**ABOUT THIS TASK:**
Copy each line of the records that contains the word "LANES".

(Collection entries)

====================

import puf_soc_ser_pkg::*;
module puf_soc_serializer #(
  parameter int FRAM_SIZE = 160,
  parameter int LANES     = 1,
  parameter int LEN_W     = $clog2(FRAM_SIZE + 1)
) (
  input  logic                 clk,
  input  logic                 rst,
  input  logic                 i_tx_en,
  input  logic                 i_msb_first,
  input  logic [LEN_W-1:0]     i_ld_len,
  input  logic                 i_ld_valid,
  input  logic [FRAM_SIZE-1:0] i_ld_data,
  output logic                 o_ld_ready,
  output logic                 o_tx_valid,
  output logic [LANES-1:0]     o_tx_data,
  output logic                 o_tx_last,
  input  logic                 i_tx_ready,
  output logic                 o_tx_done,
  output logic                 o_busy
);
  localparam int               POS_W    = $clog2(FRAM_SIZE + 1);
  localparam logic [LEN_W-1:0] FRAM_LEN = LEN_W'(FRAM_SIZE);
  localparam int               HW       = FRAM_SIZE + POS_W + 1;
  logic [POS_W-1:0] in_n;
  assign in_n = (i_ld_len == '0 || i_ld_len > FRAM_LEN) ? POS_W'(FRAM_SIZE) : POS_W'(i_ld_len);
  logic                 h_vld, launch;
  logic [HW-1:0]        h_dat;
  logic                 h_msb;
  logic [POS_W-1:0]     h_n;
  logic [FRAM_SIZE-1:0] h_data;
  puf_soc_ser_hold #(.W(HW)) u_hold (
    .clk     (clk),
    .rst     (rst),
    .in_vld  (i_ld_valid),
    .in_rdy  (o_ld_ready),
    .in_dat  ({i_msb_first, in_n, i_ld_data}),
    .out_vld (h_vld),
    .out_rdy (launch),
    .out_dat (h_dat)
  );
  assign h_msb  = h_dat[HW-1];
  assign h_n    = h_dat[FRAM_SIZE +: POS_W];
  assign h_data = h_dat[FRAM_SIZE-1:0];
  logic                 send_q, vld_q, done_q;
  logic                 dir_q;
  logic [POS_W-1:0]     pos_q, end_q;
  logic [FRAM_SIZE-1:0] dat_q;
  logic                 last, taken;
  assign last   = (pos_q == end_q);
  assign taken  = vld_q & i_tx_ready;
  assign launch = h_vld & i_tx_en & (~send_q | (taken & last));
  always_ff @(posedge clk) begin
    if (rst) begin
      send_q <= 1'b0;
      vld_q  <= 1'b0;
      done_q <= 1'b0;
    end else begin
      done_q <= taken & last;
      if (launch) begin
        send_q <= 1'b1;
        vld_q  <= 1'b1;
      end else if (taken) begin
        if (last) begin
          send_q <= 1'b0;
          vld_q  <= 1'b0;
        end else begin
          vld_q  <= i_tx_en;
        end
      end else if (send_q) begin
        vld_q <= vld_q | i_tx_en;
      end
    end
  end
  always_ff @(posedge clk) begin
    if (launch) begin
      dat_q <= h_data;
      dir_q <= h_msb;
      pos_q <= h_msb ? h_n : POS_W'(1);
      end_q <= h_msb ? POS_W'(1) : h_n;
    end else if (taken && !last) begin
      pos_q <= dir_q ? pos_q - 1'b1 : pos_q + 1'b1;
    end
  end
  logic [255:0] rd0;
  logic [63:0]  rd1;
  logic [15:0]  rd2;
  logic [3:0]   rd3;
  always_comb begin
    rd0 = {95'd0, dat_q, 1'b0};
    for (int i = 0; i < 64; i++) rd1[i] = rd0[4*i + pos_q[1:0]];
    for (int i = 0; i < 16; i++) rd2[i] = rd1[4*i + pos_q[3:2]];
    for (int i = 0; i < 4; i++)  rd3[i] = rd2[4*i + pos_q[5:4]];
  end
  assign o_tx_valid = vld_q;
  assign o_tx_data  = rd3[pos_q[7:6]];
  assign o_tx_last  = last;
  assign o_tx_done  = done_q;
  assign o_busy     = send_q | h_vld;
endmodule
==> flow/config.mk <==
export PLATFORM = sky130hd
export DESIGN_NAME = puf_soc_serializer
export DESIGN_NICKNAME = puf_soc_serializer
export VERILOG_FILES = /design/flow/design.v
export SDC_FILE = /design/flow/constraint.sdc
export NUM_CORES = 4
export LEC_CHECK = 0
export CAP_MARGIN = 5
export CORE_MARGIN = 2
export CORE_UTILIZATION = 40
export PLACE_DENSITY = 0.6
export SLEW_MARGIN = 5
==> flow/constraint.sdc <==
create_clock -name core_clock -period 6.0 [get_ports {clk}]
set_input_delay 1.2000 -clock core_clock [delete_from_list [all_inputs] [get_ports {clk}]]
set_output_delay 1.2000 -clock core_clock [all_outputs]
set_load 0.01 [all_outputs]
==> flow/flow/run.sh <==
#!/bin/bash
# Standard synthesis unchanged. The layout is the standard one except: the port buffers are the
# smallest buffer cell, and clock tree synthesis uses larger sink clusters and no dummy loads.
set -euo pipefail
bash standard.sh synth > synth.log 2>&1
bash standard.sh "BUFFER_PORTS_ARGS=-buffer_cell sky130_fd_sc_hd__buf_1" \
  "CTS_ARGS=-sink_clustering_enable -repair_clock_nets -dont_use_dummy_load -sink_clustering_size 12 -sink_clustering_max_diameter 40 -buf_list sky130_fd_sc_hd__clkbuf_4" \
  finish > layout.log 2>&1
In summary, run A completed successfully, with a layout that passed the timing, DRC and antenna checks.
Background: an optimization exercise with open tools, aiming at small area. Do not read the settings as production practice. Function was checked by simulation only, so behaviour that the tests miss may differ from the original. Power and IR drop assume default switching activity.

==> v1 <==
## instruction_decode_stage
module instruction_decode_stage #(
  parameter int DATA_W      = 32,
  parameter int STALL_CNT_W = 16
) (
  input  logic                   CLK,
  input  logic                   RESET,
  input  logic [31:0]            IR,
  input  logic [31:0]            PC_plus4,
  input  logic                   IF_valid,
  input  logic                   flush,
  input  logic                   WB_write_enable,
  input  logic [4:0]             WB_write_reg,
  input  logic [DATA_W-1:0]      WB_write_data,
  output logic                   PC_write_enable,
  output logic                   IF_ID_write_enable,
  output logic                   ID_EX_valid,
  output logic [31:0]            ID_EX_pc_plus4,
  output logic [DATA_W-1:0]      ID_EX_read_data1,
  output logic [DATA_W-1:0]      ID_EX_read_data2,
  output logic [31:0]            ID_EX_imm,
  output logic [31:0]            ID_EX_jump_target,
  output logic [4:0]             ID_EX_rs,
  output logic [4:0]             ID_EX_rt,
  output logic [4:0]             ID_EX_rd,
  output logic [4:0]             ID_EX_shamt,
  output logic [5:0]             ID_EX_funct,
  output logic                   ID_EX_reg_dst,
  output logic                   ID_EX_alu_src,
  output logic                   ID_EX_mem_to_reg,
  output logic                   ID_EX_reg_write,
  output logic                   ID_EX_mem_read,
  output logic                   ID_EX_mem_write,
  output logic                   ID_EX_branch,
  output logic                   ID_EX_jump,
  output logic [1:0]             ID_EX_alu_op,
  output logic                   ID_EX_illegal,
  output logic [STALL_CNT_W-1:0] stall_count
);
Settings: LEC_CHECK=0, CAP_MARGIN=10, CELL_PAD_IN_SITES_DETAIL_PLACEMENT=1, CELL_PAD_IN_SITES_GLOBAL_PLACEMENT=2, CORE_MARGIN=2, CORE_UTILIZATION=35, PLACE_DENSITY=0.5, SETUP_SLACK_MARGIN=0.15, SLEW_MARGIN=10; clock period 5.0 ns.
standard.sh (not shown) runs the stock make flow with config.mk's settings and CLKGATE_MAP_FILE= SYNTH_SCRIPT=/design/flow/synth_recipe.tcl, a recipe that flattens the netlist after the stock synthesis.
==> flow/flow/run.sh <==
#!/bin/bash
# Standard ORFS layout with four changes:
# - synthesis maps the logic with an area-oriented ABC script (flow/abc_area.script) in place of
#   ORFS's speed script; everything else in synthesis is the standard one (synth_recipe.tcl);
# - port buffers use buf_1 (the default pick is a clkdlybuf4s50_1);
# - CTS inserts no dummy loads and uses larger sink clusters.
set -euo pipefail
cd "$(dirname "$0")/.."
WORK=$(pwd)
# ORFS scripts folder whose speed ABC script is replaced
mkdir -p "$WORK/scripts_abc"
for f in "$FLOW_HOME"/scripts/*; do ln -sf "$f" "$WORK/scripts_abc/"; done
rm -f "$WORK/scripts_abc/abc_speed.script"
cp "$WORK/flow/abc_area.script" "$WORK/scripts_abc/abc_speed.script"
bash standard.sh SCRIPTS_DIR="$WORK/scripts_abc" synth > synth_make.log 2>&1
CTS="-sink_clustering_enable -repair_clock_nets -dont_use_dummy_load"
CTS="$CTS -sink_clustering_size 28 -sink_clustering_max_diameter 80"
CTS="$CTS -buf_list {sky130_fd_sc_hd__clkbuf_16}"
bash standard.sh \
  BUFFER_PORTS_ARGS="-buffer_cell sky130_fd_sc_hd__buf_1" \
  CTS_ARGS="$CTS" \
  finish > flow_make.log 2>&1
==> flow/flow/abc_area.script <==
&get -n
&st
&dch
&nf -R 20
&st
&syn2
&dch
&nf -a -R 20
&put
topo
stime -c
==> v36: changes against v1 <==
==> flow/run.sh (new file) <==
#!/bin/bash
# synth_recipe.tcl (not shown) runs the flow's synth.tcl, then flattens the netlist and writes it again
# the make line also repeats each setting of config.mk as NAME=value (left out here)
make -C /OpenROAD-flow-scripts/flow DESIGN_CONFIG=/design/flow/config.mk WORK_HOME=/design/flow/orfs CLKGATE_MAP_FILE= SYNTH_SCRIPT=/design/flow/synth_recipe.tcl finish
CAP_MARGIN = 40   (was 10)
CORE_UTILIZATION = 60   (was 35)
PLACE_DENSITY = 0.7   (was 0.5)
SETUP_SLACK_MARGIN = default   (was 0.15)
SLEW_MARGIN = 40   (was 10)
removed: flow/flow/run.sh
removed: flow/flow/abc_area.script
removed: flow/standard.sh
==> comparison <==
- Of v36 and v1, v36 has the higher via count (gap 13%, measured against v1).
- Of v36 and v1, v1 has the higher die area (gap 39%, measured against v1).
- In v1 the final cell count is larger than in v36, by 11%.
- In v1 the routed wire length is higher than in v36, by about 5%.
- Against v36, the synthesized cell count of v1 is smaller by 11%.
- v1 finished clean. v36 finished but failed the layout checks on negative setup slack.
- Of v1 and v36, v1 has the higher worst setup slack (gap 0.33 ns).
- Power: v1 is smaller than v36 (17%).
- Sequential cell count is the same in v1 and v36.
- Between v36 and v1, the lower core utilization is in v1 (gap 31 points).
From an optimization exercise on the open Yosys and OpenROAD flow, aimed at small area and a short achievable clock period; shortcuts taken in it are not production practice. At most, simulation tests tie the RTL to the original design; equivalence was not proved. The flow treats the clock pin as an ideal source. Dropping or thinning the clock tree relies on that and would not hold on a real chip. Power is estimated from default activity; no workload was simulated.

==> flow/design.v <==
module mp85_bus_target #(
    parameter logic [15:0] BASE_ADDR   = 16'h8000,
    parameter int          ADDR_BITS   = 8,
    parameter int          WAIT_STATES = 2
) (
    input  logic        clk,
    input  logic        rst,
    input  logic [15:0] address,
    input  logic        mem_read,
    input  logic        mem_write,
    input  logic [7:0]  data_in,
    output logic [7:0]  data_out,
    output logic        ready,
    output logic        selected,
    output logic        err
);
    typedef enum logic [1:0] {
        ST_IDLE,
        ST_WAIT,
        ST_ACCESS,
        ST_RELEASE
    } state_t;
    state_t          state;
    logic            wait2;       
    logic            op_wr;
    logic [7:0]      wdata;
    logic [7:0]      qp1;         
    logic [3:0]      lo4;         
    logic [7:0]      mid8;        
    logic [7:0]      ph;          
    logic [255:0][7:0] ring;
    logic [7:0]      pw_a;        
    logic [7:0]      pw_b;        
    logic [1:0]      pw_d;        
    logic [7:0]      wd;          
    logic            fire0;       
    logic            flate;       
    logic            p1, p2;      
    logic            bp;          
    logic            byp;         
    logic [3:0][7:0] s1;
    logic [7:0]      rd;
    logic hit;
    logic one_strobe;
    logic both_strobes;
    logic strobe_held;
    logic fire;
    logic [7:0] qn;               
    logic [5:0] widx;             
    always_comb begin
        hit          = (address[15:ADDR_BITS] == BASE_ADDR[15:ADDR_BITS]);
        one_strobe   = mem_read ^ mem_write;
        both_strobes = mem_read & mem_write;
        strobe_held  = op_wr ? mem_write : mem_read;
        fire         = fire0 || flate;
        qn           = address[7:0] + ph;
        widx         = 6'((qp1 + 8'd2) >> 2);
    end
    always_ff @(posedge clk or posedge rst) begin
        if (rst) begin
            state    <= ST_IDLE;
            wait2    <= 1'b0;
            fire0    <= 1'b0;
            data_out <= 8'h00;
            ready    <= 1'b0;
            selected <= 1'b0;
            err      <= 1'b0;
        end else begin
            ready <= 1'b0;
            err   <= 1'b0;
            fire0 <= (state == ST_WAIT) && wait2 && strobe_held && op_wr &&
                     (pw_d == 2'd0);
            case (state)
                ST_IDLE: begin
                    if (hit && both_strobes) begin
                        err <= 1'b1;
                    end else if (hit && one_strobe) begin
                        selected <= 1'b1;
                        wait2    <= 1'b0;
                        state    <= ST_WAIT;
                    end
                end
                ST_WAIT: begin
                    if (!strobe_held) begin
                        selected <= 1'b0;
                        state    <= ST_IDLE;
                    end else if (wait2) begin
                        state <= ST_ACCESS;
                    end else begin
                        wait2 <= 1'b1;
                    end
                end
                ST_ACCESS: begin
                    if (!op_wr) begin
                        if (byp)
                            data_out <= wd;
                        else if (qp1[0])
                            data_out <= rd ^ {8{!qp1[2]}};
                        else
                            data_out <= s1[qp1[7:6]] ^ {8{!qp1[2]}};
                    end
                    ready <= 1'b1;
                    state <= ST_RELEASE;
                end
                ST_RELEASE: begin
                    if (!mem_read && !mem_write) begin
                        selected <= 1'b0;
                        state    <= ST_IDLE;
                    end
                end
                default: state <= ST_IDLE;
            endcase
        end
    end
    always_ff @(posedge clk) begin
        if (state == ST_IDLE) begin
            op_wr <= mem_write;
            wdata <= data_in;
            qp1   <= qn;
            lo4   <= 4'd1 << qn[2:1];
            mid8  <= 8'd1 << qn[5:3];
        end
    end
    always_ff @(posedge clk) begin
        if (state == ST_WAIT && !wait2 && op_wr) begin
            pw_a <= 8'd1 << widx[5:3];
            pw_b <= 8'd1 << widx[2:0];
            pw_d <= 2'(8'd1 - qp1);
            wd   <= wdata;
        end
        p1    <= (state == ST_ACCESS) && op_wr;
        p2    <= p1;
        flate <= ((state == ST_ACCESS) && op_wr && pw_d == 2'd1) ||
                 (p1 && pw_d == 2'd2) || (p2 && pw_d == 2'd3);
        bp    <= p2 && (pw_d == 2'd3);
        if (state == ST_WAIT && !wait2)
            byp <= bp && pw_a[qp1[7:5]] && pw_b[qp1[4:2]] && (qp1[1:0] == 2'b11);
    end
    always_ff @(posedge clk) begin
        ph <= ph + 8'd1;
        for (int p = 0; p < 256; p++) begin
            if ((p % 4) == 3)
                ring[p] <= ~((fire && pw_a[p / 32] && pw_b[(p / 4) % 8]) ?
                             ((((p / 4) % 2) == 1) ? wd : ~wd) :
                             ring[(p + 255) % 256]);
            else
                ring[p] <= ring[(p + 255) % 256];
        end
    end
    always_ff @(posedge clk) begin
        for (int g = 0; g < 4; g++) begin
            logic [7:0] acc;
            acc = 8'h00;
            for (int j = 0; j < 32; j++)
                acc = acc | (ring[2 * (32 * g + j)] & {8{lo4[j % 4] & mid8[j / 4]}});
            s1[g] <= acc;
        end
        rd <= s1[qp1[7:6]];
    end
endmodule
Context: an optimization exercise on an open-source flow, tuned for small area, a short achievable clock period and few clock cycles per item. The choices shown serve that exercise and are no tape-out recipe. Function was checked by simulation only, so behaviour that the tests miss may differ from the original.

==> v39 <==
==> flow/design.v (excerpt) <==
module marked_cell_distance #(
    parameter int MAX_COLS = 1024,
    parameter int MAX_ROWS = 1024
) (
    input  logic                        aclk,
    input  logic                        aresetn,
    input  logic                        s_tvalid,
    output logic                        s_tready,
    input  logic [7:0]                  s_tdata,    
    output logic                        m_tvalid,
    input  logic                        m_tready,
    output logic [15:0]                 m_tdata,    
    output logic [0:0]                  m_tuser,    
    input  logic                        cfg_wen,
    input  logic                        cfg_index,
    input  logic [mcd_pkg::PT_W-1:0]    cfg_data
);
==> flow/config.mk <==
export PLATFORM = sky130hd
export DESIGN_NAME = marked_cell_distance
export DESIGN_NICKNAME = marked_cell_distance
export VERILOG_FILES = /design/flow/design.v
export SDC_FILE = /design/flow/constraint.sdc
export NUM_CORES = 4
export LEC_CHECK = 0
export ABC_AREA = 1
export ABC_CLOCK_PERIOD_IN_PS = 2500
export CAP_MARGIN = 20
export CORE_MARGIN = 2
export CORE_UTILIZATION = 40
export SETUP_SLACK_MARGIN = 3.8
export SLEW_MARGIN = 20
export TNS_END_PERCENT = 5
==> flow/constraint.sdc <==
create_clock -name core_clock -period 6.5 [get_ports {aclk}]
set_input_delay 1.3000 -clock core_clock [delete_from_list [all_inputs] [get_ports {aclk}]]
set_output_delay 1.3000 -clock core_clock [all_outputs]
set_load 0.01 [all_outputs]
run.sh (not shown) runs the stock make flow with config.mk's settings and CLKGATE_MAP_FILE= SYNTH_SCRIPT=/design/flow/synth_recipe.tcl, a recipe that flattens the netlist after the stock synthesis.
==> inputs of v8, as changes to v39 <==
--- a/flow/design.v
+++ b/flow/design.v
@@ -534,92 +534,105 @@
     assign y1 = {w231, w229, w227, w225, w223, w221, w219, w217, w215, w213, w211, w209, w207, w205, w203, w201, w199, w197, w195, w193, w191, w189, w187, w185, w6, w4, w2, 1'b0};
 endmodule
 `timescale 1ns / 1ps
 module mcd_sqrt_step #(
     parameter int K = 0
 ) (
     input  logic [mcd_pkg::X_W-1:0] x,
-    input  logic [15:0]             u,
+    input  logic [15:0]             un,
     output logic [mcd_pkg::X_W-1:0] y,
-    output logic [15:0]             u_o
+    output logic [15:0]             un_o
 );
     localparam int RW = K + 5;      
     localparam int DW = K + 6;      
-    logic [13:0]   q;
+    logic [13:0]   qn;              
     logic [RW-1:0] rp;
     logic [DW-1:0] d1, d2, d3;
     logic [1:0]    dig;
     logic [K+2:0]  rn;
-    logic [15:0]   um, up;
-    assign q  = 14'(x >> (mcd_pkg::X_W - K));
+    logic [15:0]   unm, unp;
+    assign qn = 14'(x >> (mcd_pkg::X_W - K)) | ~((14'd1 << K) - 14'd1);
     assign rp = x[mcd_pkg::X_W-1-K -: RW];
-    assign d1 = DW'(rp) - DW'({q, 3'b001});        
-    assign d2 = DW'(rp) - DW'({q, 4'b0100});       
-    assign d3 = DW'(rp) - DW'({u, 3'b001});        
-    assign um = u - 16'd1;
-    assign up = u + 16'd1;
+    assign d1 = DW'(rp) + DW'({2'b11, qn, 3'b111});     
+    assign d2 = DW'(rp) + DW'({1'b1, qn, 4'b1100});     
+    assign d3 = DW'(rp) + DW'({un, 3'b111});            
+    assign unm = un - 16'd1;                            
+    assign unp = un + 16'd1;                            
     always_comb begin
         if (!d3[DW-1]) begin
-            dig = 2'd3;
-            rn  = d3[K+2:0];
-            u_o = {up[13:0], 2'b10};
+            dig  = 2'd3;
+            rn   = d3[K+2:0];
+            un_o = {unm[13:0], 2'b01};
         end else if (!d2[DW-1]) begin
-            dig = 2'd2;
-            rn  = d2[K+2:0];
-            u_o = {u[13:0], 2'b11};
+            dig  = 2'd2;
+            rn   = d2[K+2:0];
+            un_o = {un[13:0], 2'b00};
         end else if (!d1[DW-1]) begin
-            dig = 2'd1;
-            rn  = d1[K+2:0];
-            u_o = {u[13:0], 2'b00};
+            dig  = 2'd1;
+            rn   = d1[K+2:0];
+            un_o = {un[13:0], 2'b11};
         end else begin
-            dig = 2'd0;
-            rn  = rp[K+2:0];
-            u_o = {um[13:0], 2'b01};
+            dig  = 2'd0;
+            rn   = rp[K+2:0];
+            un_o = {unp[13:0], 2'b10};
         end
     end
-    assign y = (mcd_pkg::X_W'({q, dig}) << (mcd_pkg::X_W - 2 - K))
+    assign y = (mcd_pkg::X_W'({qn, ~dig} & ((16'd1 << (K + 2)) - 16'd1)) << (mcd_pkg::X_W - 2 - K))
              | (mcd_pkg::X_W'(rn) << (24 - 2 * K))
              | (x & ((mcd_pkg::X_W'(1) << (24 - 2 * K)) - mcd_pkg::X_W'(1)));
 endmodule
 module mcd_sqrt_cell #(
-    parameter int K = 0
+    parameter int K = 0,
+    parameter int N = 1
 ) (
     input  logic                     aclk,
     input  logic                     aresetn,
     input  logic                     v_i,
     input  logic                     nl_i,
     input  logic                     sat_i,
     input  logic [mcd_pkg::X_W-1:0]  x_i,
-    input  logic [15:0]              u_i,
+    input  logic [15:0]              un_i,
     output logic                     v_o,
     output logic                     nl_o,
     output logic                     sat_o,
     output logic [mcd_pkg::X_W-1:0]  x_o,
-    output logic [15:0]              u_o
+    output logic [15:0]              un_o
 );
     logic                     v_reg, nl_reg, sat_reg;
     logic [mcd_pkg::X_W-1:0]  x_reg, x_next;
-    logic [K+3:0]             u_reg;
-    logic [15:0]              u_next;
-    mcd_sqrt_step #(.K(K)) u_step (.x(x_i), .u(u_i), .y(x_next), .u_o(u_next));
+    localparam int KO = K + 2 * N;      
+    logic [KO+1:0]                 un_reg;
+    logic [N:0][mcd_pkg::X_W-1:0]  xs;
+    logic [N:0][15:0]              uns;
+    assign xs[0]  = x_i;
+    assign uns[0] = un_i;
+    for (genvar j = 0; j < N; j++) begin : g_step
+        mcd_sqrt_step #(.K(K + 2 * j)) u_step (
+            .x    (xs[j]),
+            .un   (uns[j]),
+            .y    (xs[j+1]),
+            .un_o (uns[j+1])
+        );
+    end
+    assign x_next = xs[N];
     always_ff @(posedge aclk) begin
         if (!aresetn) v_reg <= 1'b0;
         else          v_reg <= v_i;
     end
     always_ff @(posedge aclk) begin
         nl_reg <= nl_i;
         sat_reg <= sat_i;
         x_reg  <= x_next;
-        u_reg  <= u_next[K+3:0];
+        un_reg <= uns[N][KO+1:0];
     end
     assign v_o  = v_reg;
     assign nl_o = nl_reg;
     assign sat_o = sat_reg;
     assign x_o  = x_reg;
-    assign u_o  = 16'(u_reg);
+    assign un_o = 16'(un_reg) | ~((16'd1 << (KO + 2)) - 16'd1);
 endmodule
 `timescale 1ns / 1ps
 module mcd_out #(
     parameter int QN = 7,                  
     parameter int QB = (QN > 1) ? $clog2(QN) : 1
 ) (
     input  logic                        aclk,
@@ -644,15 +657,15 @@
     logic          h_valid, rdy_reg, take, h_free;
     logic [14:0]   h_word;
     logic [14:0]   mem [QN];
     logic [QB-1:0] wp, rp;
     logic [QB:0]   qcnt;
     logic [CW-1:0] cnt, cnt_next;
     logic          q_empty, push, pop;
-    assign q  = x_i[28:15];
+    assign q  = ~x_i[28:15];             
     assign r  = x_i[14:0];
     assign q1 = q + 14'd1;
     assign up = (r > {1'b0, q});
     always_comb begin
         if (nl_i)                       word_next = {1'b1, 14'd0};
         else if (sat_i || (up && (&q))) word_next = {1'b0, 14'h3FFF};
         else if (up)                    word_next = {1'b0, q1};
@@ -716,20 +729,20 @@
     input  logic                        m_tready,
     output logic [15:0]                 m_tdata,    
     output logic [0:0]                  m_tuser,    
     input  logic                        cfg_wen,
     input  logic                        cfg_index,
     input  logic [mcd_pkg::PT_W-1:0]    cfg_data
 );
-    localparam int NS = 7;     
+    localparam int NS = 6;     
     logic                                w_acc;
     logic [NS:0]                         v_c, nl_c, sat_c;
     logic [NS:0][mcd_pkg::X_W-1:0]       x_c;
-    logic [NS:0][15:0]                   u_c;
-    assign u_c[0] = 16'd1;      
+    logic [NS:0][15:0]                   un_c;
+    assign un_c[0] = ~16'd1;    
     mcd_front u_front (
         .aclk      (aclk),
         .aresetn   (aresetn),
         .s_tready  (s_tready),
         .s_tvalid  (s_tvalid),
         .s_tdata   (s_tdata),
         .cfg_wen   (cfg_wen),
@@ -739,28 +752,29 @@
         .nl_o      (nl_c[0]),
         .sat_o     (sat_c[0]),
         .w_acc_o   (w_acc),
         .x_o       (x_c[0])
     );
     for (genvar i = 0; i < NS; i++) begin : g_cell
         mcd_sqrt_cell #(
-            .K (2 * i)
+            .K ((i == 0) ? 0 : 2 * i + 2),
+            .N ((i == 0) ? 2 : 1)
         ) u_cell (
             .aclk    (aclk),
             .aresetn (aresetn),
             .v_i     (v_c[i]),
             .nl_i    (nl_c[i]),
             .sat_i   (sat_c[i]),
             .x_i     (x_c[i]),
-            .u_i     (u_c[i]),
+            .un_i    (un_c[i]),
             .v_o     (v_c[i+1]),
             .nl_o    (nl_c[i+1]),
             .sat_o   (sat_c[i+1]),
             .x_o     (x_c[i+1]),
-            .u_o     (u_c[i+1])
+            .un_o    (un_c[i+1])
         );
     end
     mcd_out u_out (
         .aclk     (aclk),
         .aresetn  (aresetn),
         .v_i      (v_c[NS]),
         .nl_i     (nl_c[NS]),
Settings changed: ABC_AREA 1 to not set, CTS_CLUSTER_DIAMETER set to 60, CTS_CLUSTER_SIZE set to 30, TNS_END_PERCENT 5 to not set.
==> run notes <==
	v8	v39
Floorplan die width	293 µm	311 µm
Worst reg2reg path depth	10	8
Seq cells	599	632
Multi-input combinational area share	0.505	0.489
Routed vias/inst	5.12	4.79
Count of inverters not on the clock network in the layout	333	790
Final period demand of the worst path	2650 ps	2810 ps
Post-route cell area	0.0381 mm²	0.0416 mm²
Initial Util	0.405	0.403
Met2 layer wire length in the routed design	34.9 mm	41.6 mm
Delay of the slowest critical-path stage	460 ps	810 ps
Synthesized cell area	0.0333 mm²	0.0377 mm²
Post-CTS Setup Bufs	20	1
TAP cells	1,070	1,254
Routed met3 length	2.33 mm	3.14 mm
Clkbuf count	47	96
Area of the die	0.0856 mm²	0.0966 mm²
Library cell contributing the largest single delay on the critical path	or4_4	nor4_4
Wire length of the first global-routing pass	116 mm	143 mm
Sum of buffers and inverters on the critical path	1	2
Post-synth top area share	0.288	0.272
Run status	finished clean	finished clean
First-pass DRT Iterations	5	7
Worst setup endpoint	g_cell[4].u_cell.un_reg[8]$_DFF_P_	u_out.mem[6][1]$_DFFE_PP_
Number of CTS-inserted buffers	45	71
Testbench counts of v39, summed over its fixed seeds: cycles 32,247, items 32,000.
Testbench counts of v8, summed over its fixed seeds: cycles 32,176, items 32,000.

## port drivers added, routing unchanged
Ports are ideal in the flow. The routed layouts listed here were re-timed in OpenROAD. Step 1, drivers: a clkbuf_16 drives aclk and a buf_2 each remaining input, both assumed. Step 2 times the ports against the registers' clock, not the clock port: input delays grow and output delays shrink by t, the midpoint of the rising clock arrivals with the driver on. a / b / c = ideal ports / drivers / drivers and shift; a / b = the first two.
run | shift t [ns] | slack for setup (ns) | cell pins on the clock port's net
v39 | 0.674 | 3.689 / 3.627 / 3.064 | 1
v8 | 0.659 | 3.845 / 3.834 / 3.283 | 1
After both steps every run listed still meets setup and hold. The setup slack of v39, which loses most, moves by -0.062 ns with the drivers and by -0.625 ns with both steps.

====================

**RESPONSE TO THE TASK:**
  parameter int LANES     = 1,
  output logic [LANES-1:0]     o_tx_data,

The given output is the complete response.